Top that off with the whole idea of robot cars, with cameras and big wheels, and they were sold. When they had a good base knowledge of what Mars rovers do, I decided it was time to debut one of my favorite videos of all time.
They sat and watched, silent and still (which, if you know preschoolers, is a bizarre thing to witness). As soon as the video ended, they erupted in pleas to watch it again. So, we did. This time, we were much more engaged. We watched the scientists' faces and talked about what they must be feeling:
Me: "Why do you think they're so nervous?" N: "Because it might crash." Me: "Oh no! What if it does crash?" N: "It's okay, Miss Emily. It won't crash - we watched it already!"

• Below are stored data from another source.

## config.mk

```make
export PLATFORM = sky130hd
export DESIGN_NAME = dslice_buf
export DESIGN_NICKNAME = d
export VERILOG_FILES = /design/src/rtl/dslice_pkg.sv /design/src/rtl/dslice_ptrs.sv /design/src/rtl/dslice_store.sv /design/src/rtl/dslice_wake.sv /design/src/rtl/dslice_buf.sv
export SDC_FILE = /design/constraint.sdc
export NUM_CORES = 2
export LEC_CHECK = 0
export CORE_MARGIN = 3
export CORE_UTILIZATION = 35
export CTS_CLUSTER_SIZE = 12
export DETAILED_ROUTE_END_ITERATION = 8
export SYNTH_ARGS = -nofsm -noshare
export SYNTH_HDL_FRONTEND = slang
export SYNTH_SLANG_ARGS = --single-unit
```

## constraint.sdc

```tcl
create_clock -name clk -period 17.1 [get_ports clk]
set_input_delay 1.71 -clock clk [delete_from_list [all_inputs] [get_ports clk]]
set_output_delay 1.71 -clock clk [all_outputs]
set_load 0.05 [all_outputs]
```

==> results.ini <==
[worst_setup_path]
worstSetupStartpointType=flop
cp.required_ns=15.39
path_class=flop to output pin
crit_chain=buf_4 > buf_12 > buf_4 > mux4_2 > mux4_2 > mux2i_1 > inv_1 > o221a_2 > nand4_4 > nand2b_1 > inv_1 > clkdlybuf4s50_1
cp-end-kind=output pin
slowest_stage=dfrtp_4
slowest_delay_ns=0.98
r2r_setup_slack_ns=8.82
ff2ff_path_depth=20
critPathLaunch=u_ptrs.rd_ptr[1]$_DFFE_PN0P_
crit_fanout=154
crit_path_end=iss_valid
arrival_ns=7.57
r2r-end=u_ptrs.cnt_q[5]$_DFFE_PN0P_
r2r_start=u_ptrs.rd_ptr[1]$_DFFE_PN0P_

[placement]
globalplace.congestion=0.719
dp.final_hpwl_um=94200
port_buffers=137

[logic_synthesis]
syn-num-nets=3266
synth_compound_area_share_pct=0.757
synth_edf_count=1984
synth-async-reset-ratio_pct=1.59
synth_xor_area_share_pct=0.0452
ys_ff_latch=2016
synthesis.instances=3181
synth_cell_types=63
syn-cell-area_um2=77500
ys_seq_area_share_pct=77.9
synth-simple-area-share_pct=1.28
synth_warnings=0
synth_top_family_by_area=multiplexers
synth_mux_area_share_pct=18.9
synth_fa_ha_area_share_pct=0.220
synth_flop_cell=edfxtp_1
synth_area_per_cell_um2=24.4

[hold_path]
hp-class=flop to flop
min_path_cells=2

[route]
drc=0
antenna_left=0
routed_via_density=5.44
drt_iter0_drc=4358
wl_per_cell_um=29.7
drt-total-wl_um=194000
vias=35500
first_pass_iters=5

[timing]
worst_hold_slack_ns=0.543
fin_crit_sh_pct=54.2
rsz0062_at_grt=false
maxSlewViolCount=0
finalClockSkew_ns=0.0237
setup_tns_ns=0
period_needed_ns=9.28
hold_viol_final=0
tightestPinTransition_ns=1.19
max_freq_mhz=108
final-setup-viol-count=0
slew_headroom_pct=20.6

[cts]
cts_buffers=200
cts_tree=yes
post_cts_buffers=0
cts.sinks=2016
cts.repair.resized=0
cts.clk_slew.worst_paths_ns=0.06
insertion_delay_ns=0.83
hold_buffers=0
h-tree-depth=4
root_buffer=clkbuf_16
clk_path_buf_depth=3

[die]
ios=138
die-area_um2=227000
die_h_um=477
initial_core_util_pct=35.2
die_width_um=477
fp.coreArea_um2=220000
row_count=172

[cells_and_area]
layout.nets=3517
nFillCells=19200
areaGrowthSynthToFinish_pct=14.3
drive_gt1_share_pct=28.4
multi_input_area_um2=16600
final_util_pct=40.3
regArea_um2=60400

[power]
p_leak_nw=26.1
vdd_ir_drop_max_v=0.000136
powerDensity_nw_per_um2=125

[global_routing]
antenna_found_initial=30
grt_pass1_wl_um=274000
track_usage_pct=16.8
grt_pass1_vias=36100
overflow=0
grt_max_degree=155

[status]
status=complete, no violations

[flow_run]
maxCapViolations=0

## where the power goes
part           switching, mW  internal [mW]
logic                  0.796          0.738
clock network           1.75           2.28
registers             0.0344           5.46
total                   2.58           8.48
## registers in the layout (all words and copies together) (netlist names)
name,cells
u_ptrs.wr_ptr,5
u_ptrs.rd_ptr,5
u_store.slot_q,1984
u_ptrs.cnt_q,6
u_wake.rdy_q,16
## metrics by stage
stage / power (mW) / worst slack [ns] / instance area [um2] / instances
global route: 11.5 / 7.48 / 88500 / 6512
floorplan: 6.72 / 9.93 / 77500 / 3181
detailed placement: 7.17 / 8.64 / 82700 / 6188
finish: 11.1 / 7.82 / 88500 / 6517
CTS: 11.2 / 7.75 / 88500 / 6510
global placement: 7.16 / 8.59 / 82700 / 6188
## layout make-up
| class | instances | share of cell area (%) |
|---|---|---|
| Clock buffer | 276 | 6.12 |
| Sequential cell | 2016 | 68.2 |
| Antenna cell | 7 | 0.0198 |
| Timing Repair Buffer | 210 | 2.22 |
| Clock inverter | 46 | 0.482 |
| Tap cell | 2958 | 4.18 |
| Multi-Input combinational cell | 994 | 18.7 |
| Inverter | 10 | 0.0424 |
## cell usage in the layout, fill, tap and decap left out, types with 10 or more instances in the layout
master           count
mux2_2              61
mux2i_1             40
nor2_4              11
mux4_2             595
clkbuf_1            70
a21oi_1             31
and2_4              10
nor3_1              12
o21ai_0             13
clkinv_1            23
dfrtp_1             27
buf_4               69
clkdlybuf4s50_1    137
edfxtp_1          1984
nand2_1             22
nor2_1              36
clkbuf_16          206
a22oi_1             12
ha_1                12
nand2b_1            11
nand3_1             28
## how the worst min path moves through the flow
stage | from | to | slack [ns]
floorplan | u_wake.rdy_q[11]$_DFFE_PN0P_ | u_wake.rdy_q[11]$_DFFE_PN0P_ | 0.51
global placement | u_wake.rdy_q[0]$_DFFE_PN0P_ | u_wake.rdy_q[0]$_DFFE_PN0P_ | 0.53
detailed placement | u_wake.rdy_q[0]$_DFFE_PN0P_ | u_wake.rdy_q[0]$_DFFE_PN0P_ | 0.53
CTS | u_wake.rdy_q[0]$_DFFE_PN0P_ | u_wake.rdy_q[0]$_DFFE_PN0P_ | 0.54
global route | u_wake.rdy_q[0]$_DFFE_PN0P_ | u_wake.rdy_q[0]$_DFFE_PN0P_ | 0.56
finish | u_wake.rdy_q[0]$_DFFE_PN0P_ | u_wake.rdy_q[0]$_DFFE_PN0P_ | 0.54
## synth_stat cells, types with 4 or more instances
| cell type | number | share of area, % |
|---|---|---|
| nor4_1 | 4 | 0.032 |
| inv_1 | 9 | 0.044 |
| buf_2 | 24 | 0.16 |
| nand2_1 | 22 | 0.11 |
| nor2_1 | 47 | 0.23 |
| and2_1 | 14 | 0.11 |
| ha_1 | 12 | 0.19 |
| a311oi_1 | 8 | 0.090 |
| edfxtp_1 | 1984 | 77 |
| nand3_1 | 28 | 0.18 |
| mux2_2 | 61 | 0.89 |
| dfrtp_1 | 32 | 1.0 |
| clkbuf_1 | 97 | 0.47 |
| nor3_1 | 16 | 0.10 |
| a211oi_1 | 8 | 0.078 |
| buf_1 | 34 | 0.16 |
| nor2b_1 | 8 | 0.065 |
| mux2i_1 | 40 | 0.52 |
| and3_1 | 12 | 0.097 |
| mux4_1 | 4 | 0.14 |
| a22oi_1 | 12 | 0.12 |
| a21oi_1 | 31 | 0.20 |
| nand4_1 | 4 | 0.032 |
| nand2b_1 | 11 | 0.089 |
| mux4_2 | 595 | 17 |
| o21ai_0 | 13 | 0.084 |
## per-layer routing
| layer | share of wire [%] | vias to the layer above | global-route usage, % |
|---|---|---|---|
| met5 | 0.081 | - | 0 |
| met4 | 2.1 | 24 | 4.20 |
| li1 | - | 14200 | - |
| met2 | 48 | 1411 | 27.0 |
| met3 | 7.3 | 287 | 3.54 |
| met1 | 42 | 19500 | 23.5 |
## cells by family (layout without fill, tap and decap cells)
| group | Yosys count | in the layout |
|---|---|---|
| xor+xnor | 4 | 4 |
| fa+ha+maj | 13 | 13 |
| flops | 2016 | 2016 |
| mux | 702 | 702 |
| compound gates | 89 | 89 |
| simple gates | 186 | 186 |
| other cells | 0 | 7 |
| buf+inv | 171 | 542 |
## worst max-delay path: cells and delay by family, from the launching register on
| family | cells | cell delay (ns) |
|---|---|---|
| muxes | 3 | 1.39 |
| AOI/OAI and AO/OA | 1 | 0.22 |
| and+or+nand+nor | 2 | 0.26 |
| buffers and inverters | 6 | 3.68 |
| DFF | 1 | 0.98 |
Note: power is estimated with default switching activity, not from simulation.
--- src/rtl/ffs_pkg.sv ---
package ffs_pkg;

    typedef enum logic [2:0] {
        ST_IDLE,
        ST_CMD,
        ST_PAYLOAD,
        ST_QUAL,
        ST_REJECT,
        ST_REPORT
    } fetch_state_t;

    // One byte of reflected CRC update, LSB of the byte first.
    function automatic logic [15:0] crc_refl_byte(input logic [15:0] crc_in,
                                                  input logic [7:0]  data,
                                                  input logic [15:0] poly);
        logic [15:0] c;
        c = crc_in ^ {8'h00, data};
        for (int b = 0; b < 8; b++) begin
            if (c[0]) c = (c >> 1) ^ poly;
            else      c = c >> 1;
        end
        return c;
    endfunction

endpackage

--- src/rtl/ffs_spi_shift.sv ---
module ffs_spi_shift #(
    parameter int CLK_DIV = 4
) (
    input  logic       clk,
    input  logic       rst_n,
    input  logic       go,
    input  logic [7:0] tx_byte,
    output logic       byte_done,
    output logic [7:0] rx_byte,
    output logic       sck,
    output logic       mosi,
    input  logic       miso
);
    localparam int CW = (CLK_DIV > 1) ? $clog2(CLK_DIV) : 1;
    localparam logic [CW-1:0] HALF_LAST = CW'(CLK_DIV - 1);

    logic          active;
    logic [CW-1:0] half_cnt;
    logic [2:0]    bit_cnt;
    logic [7:0]    tx_sr;
    logic [7:0]    rx_sr;
    logic          sck_q;
    logic          done_q;

    always_ff @(posedge clk or negedge rst_n) begin
        if (!rst_n) begin
            active   <= 1'b0;
            half_cnt <= '0;
            bit_cnt  <= '0;
            tx_sr    <= '0;
            rx_sr    <= '0;
            sck_q    <= 1'b0;
            done_q   <= 1'b0;
        end else begin
            done_q <= 1'b0;
            if (!active) begin
                if (go) begin
                    active   <= 1'b1;
                    tx_sr    <= tx_byte;
                    half_cnt <= '0;
                    bit_cnt  <= '0;
                    sck_q    <= 1'b0;
                end
            end else if (half_cnt == HALF_LAST) begin
                half_cnt <= '0;
                if (!sck_q) begin
                    sck_q <= 1'b1;
                    rx_sr <= {rx_sr[6:0], miso};
                end else begin
                    sck_q <= 1'b0;
                    if (bit_cnt == 3'd7) begin
                        active <= 1'b0;
                        done_q <= 1'b1;
                    end else begin
                        bit_cnt <= bit_cnt + 3'd1;
                        tx_sr   <= {tx_sr[6:0], 1'b0};
                    end
                end
            end else begin
                half_cnt <= half_cnt + CW'(1);
            end
        end
    end

    assign byte_done = done_q;
    assign rx_byte   = rx_sr;
    assign sck       = sck_q;
    assign mosi      = tx_sr[7];

endmodule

We all held our breath as the rover was lowered to the surface, then cheered and clapped along with the scientists when we knew it was safe on the ground!

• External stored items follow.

### src/rtl/gpio_bank_pkg.sv
package gpio_bank_pkg;

  localparam int ADDR_W = 4;

  typedef enum logic [ADDR_W-1:0] {
    A_MODE   = 4'd0,
    A_TYPE   = 4'd1,
    A_SPEED  = 4'd2,
    A_PULL   = 4'd3,
    A_IDR    = 4'd4,
    A_ODR    = 4'd5,
    A_SETCLR = 4'd6,
    A_AFLO   = 4'd7,
    A_AFHI   = 4'd8
  } regAddr_e;

  // write strobes passed from control to datapath
  typedef struct packed {
    logic wrMode;
    logic wrType;
    logic wrSpeed;
    logic wrPull;
    logic wrOdr;
    logic wrSetClr;
    logic wrAfLo;
    logic wrAfHi;
  } regStrobe_t;

  localparam logic [1:0] MODE_IN  = 2'b00;
  localparam logic [1:0] MODE_OUT = 2'b01;
  localparam logic [1:0] MODE_ALT = 2'b10;
  localparam logic [1:0] MODE_ANA = 2'b11;

  localparam logic [1:0] PULL_UP = 2'b01;
  localparam logic [1:0] PULL_DN = 2'b10;

endpackage

### src/rtl/gpio_bank_ctrl.sv
module gpio_bank_ctrl
  import gpio_bank_pkg::*;
(
  input  logic [ADDR_W-1:0] busAddr,
  input  logic              busWrEn,
  output regStrobe_t        strobe
);

  always_comb begin
    strobe = '0;
    if (busWrEn) begin
      case (busAddr)
        A_MODE:   strobe.wrMode   = 1'b1;
        A_TYPE:   strobe.wrType   = 1'b1;
        A_SPEED:  strobe.wrSpeed  = 1'b1;
        A_PULL:   strobe.wrPull   = 1'b1;
        A_ODR:    strobe.wrOdr    = 1'b1;
        A_SETCLR: strobe.wrSetClr = 1'b1;
        A_AFLO:   strobe.wrAfLo   = 1'b1;
        A_AFHI:   strobe.wrAfHi   = 1'b1;
        default:  strobe = '0;
      endcase
    end
  end

endmodule

### src/rtl/gpio_bank_dp.sv
module gpio_bank_dp
  import gpio_bank_pkg::*;
#(
  parameter int PINS   = 16,
  parameter int AF_W   = 4,
  parameter int DATA_W = 32
) (
  input  logic                  clk,
  input  logic                  rstN,
  input  regStrobe_t            strobe,
  input  logic [ADDR_W-1:0]     rdAddr,
  input  logic [DATA_W-1:0]     wrData,
  output logic [DATA_W-1:0]     rdData,
  input  logic [PINS-1:0]       padIn,
  input  logic [(1<<AF_W)-1:0]  altOut,
  output logic [PINS-1:0]       padOe,
  output logic [PINS-1:0]       padOut,
  output logic [PINS-1:0]       padPullUp,
  output logic [PINS-1:0]       padPullDn
);

  localparam int FIELD2_W = 2 * PINS;
  localparam int AF_TOT   = AF_W * PINS;
  localparam int AF_HI_W  = AF_TOT - DATA_W;
  localparam int CLR_LSB  = DATA_W / 2;

  logic [FIELD2_W-1:0] modeQ, speedQ, pullQ;
  logic [PINS-1:0]     typeQ, odrQ, syncQ1, syncQ2, idrView;
  logic [AF_TOT-1:0]   afQ;

  // configuration and data registers
  always_ff @(posedge clk) begin
    if (!rstN) begin
      modeQ  <= '0;
      speedQ <= '0;
      pullQ  <= '0;
      typeQ  <= '0;
      odrQ   <= '0;
      afQ    <= '0;
    end else begin
      if (strobe.wrMode)  modeQ  <= wrData[FIELD2_W-1:0];
      if (strobe.wrSpeed) speedQ <= wrData[FIELD2_W-1:0];
      if (strobe.wrPull)  pullQ  <= wrData[FIELD2_W-1:0];
      if (strobe.wrType)  typeQ  <= wrData[PINS-1:0];
      if (strobe.wrAfLo)  afQ[DATA_W-1:0] <= wrData;
      if (strobe.wrAfHi)  afQ[AF_TOT-1:DATA_W] <= wrData[AF_HI_W-1:0];
      if (strobe.wrOdr)
        odrQ <= wrData[PINS-1:0];
      else if (strobe.wrSetClr)
        // clear first, then set: a set bit wins over its clear bit
        odrQ <= (odrQ & ~wrData[CLR_LSB +: PINS]) | wrData[PINS-1:0];
    end
  end

  // two-stage input synchronizer
  always_ff @(posedge clk) begin
    if (!rstN) begin
      syncQ1 <= '0;
      syncQ2 <= '0;
    end else begin
      syncQ1 <= padIn;
      syncQ2 <= syncQ1;
    end
  end

  // per-pin pad control
  for (genvar i = 0; i < PINS; i++) begin : g_pin
    logic [1:0]      pinMode;
    logic [1:0]      pinPull;
    logic [AF_W-1:0] pinSel;
    logic            srcBit, drives, isAnalog;

    always_comb begin
      pinMode  = modeQ[2*i +: 2];
      pinPull  = pullQ[2*i +: 2];
      pinSel   = afQ[AF_W*i +: AF_W];
      isAnalog = (pinMode == MODE_ANA);
      drives   = (pinMode == MODE_OUT) || (pinMode == MODE_ALT);
      srcBit   = (pinMode == MODE_ALT) ? altOut[pinSel] : odrQ[i];
      padOe[i]     = drives & (typeQ[i] ? ~srcBit : 1'b1);
      padOut[i]    = drives & ~typeQ[i] & srcBit;
      padPullUp[i] = ~isAnalog & (pinPull == PULL_UP);
      padPullDn[i] = ~isAnalog & (pinPull == PULL_DN);
      idrView[i]   = syncQ2[i] & ~isAnalog;
    end
  end

  // read multiplexer
  always_comb begin
    case (rdAddr)
      A_MODE:  rdData = DATA_W'(modeQ);
      A_TYPE:  rdData = DATA_W'(typeQ);
      A_SPEED: rdData = DATA_W'(speedQ);
      A_PULL:  rdData = DATA_W'(pullQ);
      A_IDR:   rdData = DATA_W'(idrView);
      A_ODR:   rdData = DATA_W'(odrQ);
      A_AFLO:  rdData = afQ[DATA_W-1:0];
      A_AFHI:  rdData = DATA_W'(afQ[AF_TOT-1:DATA_W]);
      default: rdData = '0;
    endcase
  end

endmodule

### src/rtl/gpio_bank.sv
module gpio_bank
  import gpio_bank_pkg::*;
#(
  parameter int PINS   = 16,
  parameter int AF_W   = 4,
  parameter int DATA_W = 32
) (
  input  logic                  clk,
  input  logic                  rstN,
  input  logic [ADDR_W-1:0]     busAddr,
  input  logic                  busWrEn,
  input  logic [DATA_W-1:0]     busWrData,
  output logic [DATA_W-1:0]     busRdData,
  input  logic [PINS-1:0]       padIn,
  input  logic [(1<<AF_W)-1:0]  altOut,
  output logic [PINS-1:0]       padOe,
  output logic [PINS-1:0]       padOut,
  output logic [PINS-1:0]       padPullUp,
  output logic [PINS-1:0]       padPullDn
);

  regStrobe_t strobe;

  gpio_bank_ctrl u_ctrl (
    .busAddr (busAddr),
    .busWrEn (busWrEn),
    .strobe  (strobe)
  );

  gpio_bank_dp #(.PINS(PINS), .AF_W(AF_W), .DATA_W(DATA_W)) u_dp (
    .clk       (clk),
    .rstN      (rstN),
    .strobe    (strobe),
    .rdAddr    (busAddr),
    .wrData    (busWrData),
    .rdData    (busRdData),
    .padIn     (padIn),
    .altOut    (altOut),
    .padOe     (padOe),
    .padOut    (padOut),
    .padPullUp (padPullUp),
    .padPullDn (padPullDn)
  );

endmodule

### config.mk
export PLATFORM = sky130hd
export DESIGN_NAME = gpio_bank
export DESIGN_NICKNAME = d
export VERILOG_FILES = /design/src/rtl/gpio_bank_pkg.sv /design/src/rtl/gpio_bank_ctrl.sv /design/src/rtl/gpio_bank_dp.sv /design/src/rtl/gpio_bank.sv
export SDC_FILE = /design/constraint.sdc
export NUM_CORES = 1
export LEC_CHECK = 0
export ABC_CLOCK_PERIOD_IN_PS = 2950
export BUFFER_PORTS_ARGS = -buffer_cell sky130_fd_sc_hd__buf_2
export CAP_MARGIN = 20
export CORE_UTILIZATION = 63
export DETAILED_ROUTE_END_ITERATION = 7
export PLACE_DENSITY = 0.88
export SYNTH_ARGS = -nofsm -noshare
export SYNTH_HDL_FRONTEND = slang
export SYNTH_SLANG_ARGS = --single-unit
export TNS_END_PERCENT = 50
### constraint.sdc
create_clock -name clk -period 2.95 [get_ports clk]
set_input_delay 0.295 -clock clk [delete_from_list [all_inputs] [get_ports clk]]
set_output_delay 0.295 -clock clk [all_outputs]
set_load 0.005 [all_outputs]
Yosys cells after proc, flatten, opt, wreduce, memory -nomap -nowiden
Cells that the tools add are included.
{"block": "totals", "ff_bits": 224, "inputBits": 71, "output_inout_bits": 96, "wordCells": 354}
{"block": "op_classes", "order_cmp": 16, "n_eq_ne": 88, "muxes": 76, "bitwise": 147, "reduce_logical": 18}
{"cell": "32-bit one-hot mux with 8 select lines", "n": 1}
{"cell": "1-bit AND", "n": 96}
{"cell": "2-bit equality test, second input constant", "n": 48}
{"cell": "4-bit by 5-bit less-than comparator with 1-bit output, second input constant", "n": 16}
{"cell": "1-bit binary-select mux with 4-bit select", "n": 16}
{"cell": "2-bit by 1-bit equality test with 1-bit output, second input constant", "n": 32}
{"cell": "1-bit 2-to-1 mux", "n": 56}
{"cell": "1-bit inverter", "n": 48}
{"cell": "16-bit 2-to-1 mux", "n": 2}
{"cell": "16-bit AND", "n": 1}
{"cell": "4-bit by 3-bit equality test with 1-bit output, second input constant", "n": 4}
{"cell": "1-bit logical OR", "n": 16}
{"cell": "16-bit inverter", "n": 1}
{"cell": "16-bit bitwise OR", "n": 1}
{"cell": "4-bit by 2-bit equality test with 1-bit output, second input constant", "n": 2}
{"cell": "8-bit 2-to-1 mux", "n": 1}
{"cell": "4-bit by 1-bit equality test with 1-bit output, second input constant", "n": 1}
{"cell": "4-bit equality test, second input constant", "n": 1}
{"cell": "4-bit zero test", "n": 1}
{"cell": "2-bit nonzero test", "n": 1}

Longest topological paths before layout
{"block": "logic_depth", "ltp_word": 6, "depth_mapped": 8, "depth_no_buf": 5}

Cells and area by module
A second synthesis with hierarchy kept.
{"block": "hier_totals", "hier_cells": 1282, "hier_area_um2": 12908.6}
{"module": "gpio_bank_dp", "n_inst": 1, "cells_each": 1268, "area_per_inst_um2": 12828.6, "seq_area_each_um2": 4484.3}
{"module": "gpio_bank_ctrl", "n_inst": 1, "cells_each": 14, "area_per_inst_um2": 80.1, "seq_area_each_um2": 0.0}

Worst setup path before layout
OpenSTA, ideal clock, no wires.
{"block": "synth_path", "kind": "input-to-output", "start": "input busAddr[1]", "end": "output busRdData[6]", "t_arrival_ns": 1.458, "required_time_ns": 2.655, "path_slack_ns": 1.197, "stages": 6, "path_buffers": 3, "path_cell_list": "buf_2 buf_4 nor4b_4 buf_2 a32oi_1 nand3_1"}
{"block": "synth_via", "elab_chain_cells": 2, "word_cells_on_any_way": 9, "cone_classes": "eq/ne: 7; mux: 1; reduce/logical: 1"}
{"element": "from (decl)", "line": "gpio_bank.sv:10", "text": "input logic [ADDR_W-1:0] busAddr,"}
{"element": "4-bit equality test (tied with other cells)", "line": "gpio_bank_dp.sv:90", "text": "case (rdAddr)"}
{"element": "32-bit one-hot mux with 8 select lines (*)", "line": "gpio_bank_dp.sv:90"}
{"element": "to (decl)", "line": "gpio_bank.sv:13", "text": "output logic [DATA_W-1:0] busRdData,"}
Mark *: on every way between the ends. The rest lies on a longest branch, timed or not.

Worst setup path after layout
{"block": "layout_path", "start": "register u_dp.afQ[33]", "end": "output padOut[8]"}
{"block": "layout_via", "elab_chain_cells": 4}
{"element": "from (decl)", "line": "gpio_bank_dp.sv:29", "text": "logic [AF_TOT-1:0] afQ;"}
{"element": "from (signal, indexed assignment)", "line": "gpio_bank_dp.sv:45", "text": "if (strobe.wrAfLo) afQ[DATA_W-1:0] <= wrData;"}
{"element": "from (signal, indexed assignment)", "line": "gpio_bank_dp.sv:46", "text": "if (strobe.wrAfHi) afQ[AF_TOT-1:DATA_W] <= wrData[AF_HI_W-1:0];"}
{"element": "1-bit binary-select mux with 4-bit select", "line": "gpio_bank_dp.sv:79", "text": "srcBit = (pinMode == MODE_ALT) ? altOut[pinSel] : odrQ[i];"}
{"element": "1-bit 2-to-1 mux (not written as such)", "line": "gpio_bank_dp.sv:79"}
{"element": "1-bit 2-to-1 mux", "line": "gpio_bank_dp.sv:79"}
{"element": "1-bit AND", "line": "gpio_bank_dp.sv:81", "text": "padOut[i] = drives & ~typeQ[i] & srcBit;"}
{"element": "to (decl)", "line": "gpio_bank.sv:17", "text": "output logic [PINS-1:0] padOut,"}
Every way passes these cells. The select of a mux whose other input is x is not followed.

==> impl_metrics.env <==
export IMPL_status="finished, violations left"
export IMPL_violations="design-rule violations"
export IMPL_numPortBuffers=166
export IMPL_fill_cells=1385
export IMPL_cts_sinks=224
export IMPL_yosys_warnings=0
export IMPL_root_buffer="clkbuf_16"
export IMPL_hold_class="input port to flop"
export IMPL_seq_area_frac_synth_pct=34.8
export IMPL_synth_cells=1481
export IMPL_setup_viol=0
export IMPL_die_x_um=145
export IMPL_reg2reg_from="u_dp.afQ[49]"
export IMPL_p_per_area_mw_per_mm2=491
export IMPL_switching_share_pct=24.5
export IMPL_antenna_cells=0
export IMPL_drc_errors=6
export IMPL_startpoint="u_dp.afQ[33]"
export IMPL_drt_first_iter_violations=2230
export IMPL_fmax_mhz=351
export IMPL_drive_gt1_share_pct=17.8
export IMPL_cellLeakagePower_nw=5.44
export IMPL_antenna_found_initial=1
export IMPL_p_sw_mw=1.78
export IMPL_place_gp_congestion=1.03
export IMPL_required_ns=2.65
export IMPL_cts_max_level=1
export IMPL_cts_made_buffers=24
export IMPL_syn_area_per_cell_um2=8.70
export IMPL_first_global_vias=12500
export IMPL_clkTransAtPathRegs_ns=0.07
export IMPL_vias=13100
export IMPL_crit_path_start_kind="flop"
export IMPL_regArea_mm2=0.00449
export IMPL_synth_cell_type_count=36
export IMPL_relSlewSlack_pct=50.3
export IMPL_floorplan_initialDensity_pct=65.1
export IMPL_grt_ovfl_total=0
export IMPL_place_hpwl_um=31400
export IMPL_hold_violations=0
export IMPL_min_from="busWrData[22]"
export IMPL_crit_arrival_ns=2.55
export IMPL_critPathMaxStageDelay_ns=0.72
export IMPL_crit_path_cell_trace="mux2i_1 > mux4_2 > a31oi_1 > and3_1 > buf_2"
export IMPL_wire_per_inst_um=25.4
export IMPL_irDropWorstVdd_v=0.000450
export IMPL_slew_violations=0
export IMPL_io_pins=167
export IMPL_cts_tree="done"
export IMPL_fin_nets=1699
export IMPL_fin_skew_ns=0.00446
export IMPL_hold_ws_ns=0.0812
export IMPL_dieHeight_um=145
export IMPL_cap_viol_max_count=0
export IMPL_rrSetupSlack_ns=1.83
export IMPL_die_area_mm2=0.0210
export IMPL_num_rows=51
export IMPL_fin_ws_ns=0.101
export IMPL_ant_nets=0
export IMPL_dr_pass1_iters=8
export IMPL_clockPowerShare_pct=47.4
export IMPL_fin_crit_sh_pct=96.6
export IMPL_area_growth_pct=14.7
export IMPL_seqPwrFrac_pct=43.4
export IMPL_grt_pass1_wl_um=72400
export IMPL_timing_worst_setup_path_type="flop to output port"
export IMPL_synth_nets=1584
export IMPL_crit_slowest_cell="dfxtp_1"
export IMPL_synth_seq_cells=224
export IMPL_place_area_mm2=0.0137
export IMPL_post_route_min_period_ns=2.85
export IMPL_setup_tns_ns=0
export IMPL_pwr_share_comb_pct=9.2
export IMPL_vias_per_cell=6.96
export IMPL_pre_cts_slack_ns=0.704
export IMPL_cp_max_fo=10
export IMPL_gr_usage_all_layers_pct=44.5
export IMPL_end_kind="output port"
export IMPL_multi_input_area_mm2=0.00761
export IMPL_core_area_mm2=0.0198
export IMPL_worstMarginPinSlew_ns=0.744
export IMPL_stdcell_area_mm2=0.0148
export IMPL_worstSkewPairLatency_ns=0.52
export IMPL_cts_path_max_buffers=3
export IMPL_grt_setup_unrepaired="no"
export IMPL_grt_max_degree=113
export IMPL_totalWireLength_um=47600
export IMPL_intPower_mw=5.47
export IMPL_syn_area_mm2=0.0129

We scanned the faces of the celebrating scientists, and found boys, girls, old people, young people, people with dark skin, and light skin, people with long hair, and short hair, people who are tall, and people who are small. With minimal guidance from me, my preschoolers came to the conclusion that day that anyone can be a scientist.
In the weeks that followed, I saw 3- and 4-year olds building rockets with magnetic blocks, using red crayons to draw themselves on the surface of Mars...
Preschoolers building rockets
I even witnessed a group of little girls abandon their usual game of "Princesses and Cats", don tiny lab coats, and work together to design and build a "robot car for Mars". I'm not even kidding... they all got out their journals and assigned jobs. 'C' kept track of who was present. 'S' was in charge of design concepts. 'L' gathered the materials. 'E' drew up the final plans in her journal. And, since they couldn't think up another real job, 'A' used her magic wand to make new rockets appear when theirs broke.
Preschoolers are fickle. A few months from now, they may not care a thing about Mars, let alone create games around it. That's okay, because the point of this whole endeavor was not to teach content. The point was to help a group of newly-rational human beings experience the exhilaration - I daresay, the nirvana - of real, pure, universal human achievement. ...I think it worked.